2 : l’accompagnement social et psychique indissociable de l’accueil inconditionnel

Comme expliqué précédemment, un lieu « d’accueil inconditionnel sans cadre » crée très vite un entre-soi terrible.
Terrible d’un point de vue individuel, puisque que ce sont les personnes les plus fragiles qui sont concernées. Sans accompagnement, les personnes ont souvent beaucoup plus de mal à sortir des rapports de dominations, ou de comportements d’auto-destruction. Ils et elles rentrent dans un cercle vicieux de comportements d’auto-destruction et de violence. La mixité sociale étant quasi-impossible pour les raisons évoquées précédemment, le plus souvent les personnes se tirent mutuellement vers le bas.
Terrible d’un point de vue collectif, puisque nous voyons se reproduire un entre-soi entraînant la méconnaissance de l’autre, et donc des conflits, des rapports de domination et de violences, qui sont au centre des réflexions militantes et que nous tentons de déconstruire.

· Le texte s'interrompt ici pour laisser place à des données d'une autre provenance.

==> src/rtl/dbg_brk_ctrl.sv <==
module dbg_brk_ctrl
  import dbg_brk_pkg::*;
#(
  parameter int unsigned OPC_W = 8,
  parameter logic [OPC_W-1:0] BRK_OPCODE = 8'h00,
  parameter logic [REG_W-1:0] ACK_BYTE = 8'hFF
) (
  input  logic             clk,
  input  logic             rst,
  input  logic             reg_wr,
  input  logic             reg_addr,
  input  logic [REG_W-1:0] reg_wdata,
  output logic [REG_W-1:0] reg_rdata,
  input  logic             op_valid,
  input  logic [OPC_W-1:0] op_code,
  input  logic             wp_hit,
  input  logic             core_halt,
  input  logic             rd_prot,
  output logic             dbg_mode,
  output logic             tx_req,
  output logic [REG_W-1:0] tx_byte,
  input  logic             tx_ack,
  output logic             sys_rst_req,
  input  logic             sys_rst_done
);
  logic brk_en, ack_en, brk_hit;

  dbg_ctrl_reg #(.OPC_W(OPC_W), .BRK_OPCODE(BRK_OPCODE)) u_ctrl (
    .clk(clk), .rst(rst), .wr_en(reg_wr),
    .wr_dbg(reg_wdata[CB_DBG]), .wr_bken(reg_wdata[CB_BKEN]),
    .wr_aken(reg_wdata[CB_AKEN]), .wr_srst(reg_wdata[CB_SRST]),
    .op_valid(op_valid), .op_code(op_code), .sys_rst_done(sys_rst_done),
    .dbg_mode(dbg_mode), .brk_en(brk_en), .ack_en(ack_en),
    .srst_req(sys_rst_req), .brk_hit(brk_hit)
  );

  dbg_ack_tx #(.BYTE_W(REG_W), .ACK_BYTE(ACK_BYTE)) u_ack (
    .clk(clk), .rst(rst), .ack_en(ack_en), .hit(brk_hit || wp_hit),
    .tx_ack(tx_ack), .tx_req(tx_req), .tx_byte(tx_byte)
  );

  dbg_reg_read u_rd (
    .clk(clk), .rst(rst), .sel_stat(reg_addr), .dbg_mode(dbg_mode),
    .brk_en(brk_en), .ack_en(ack_en), .srst_req(sys_rst_req),
    .core_halt(core_halt), .rd_prot(rd_prot), .rdata(reg_rdata)
  );

  AST_WP_NO_DEBUG: assert property (@(posedge clk) disable iff (rst)
    (wp_hit && !op_valid && !reg_wr && !dbg_mode) |=> !dbg_mode);
endmodule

Il apparaît donc que la présence de personnes ressources, pouvant prendre en charge l’accompagnement social et psychique, et la construction d’un cadre collectif sont des conditions préalables à un accueil de personnes fragilisées, autant pour préserver les habitantes des lieux, que pour préserver les personnes accueillies de situations d’extrême violence.


Conclusion :

Lorsqu’il repose sur des fantasmes, « l’accueil inconditionnel » apparaît très vite comme la cause d’un grand nombre de conflits, de non respect des limites collectives, et plonge les accueillies et les habitantes des lieux voisins dans des conflits permanents. Tant qu’il n’y aura pas un cadre d’accueil accepté et des personnes en capacité de le porter, le Rosier ne pourra pas sortir du conflit qui l’anime aujourd’hui, puisqu’il naît intrinsèquement de cet « accueil inconditionnel sans cadre ».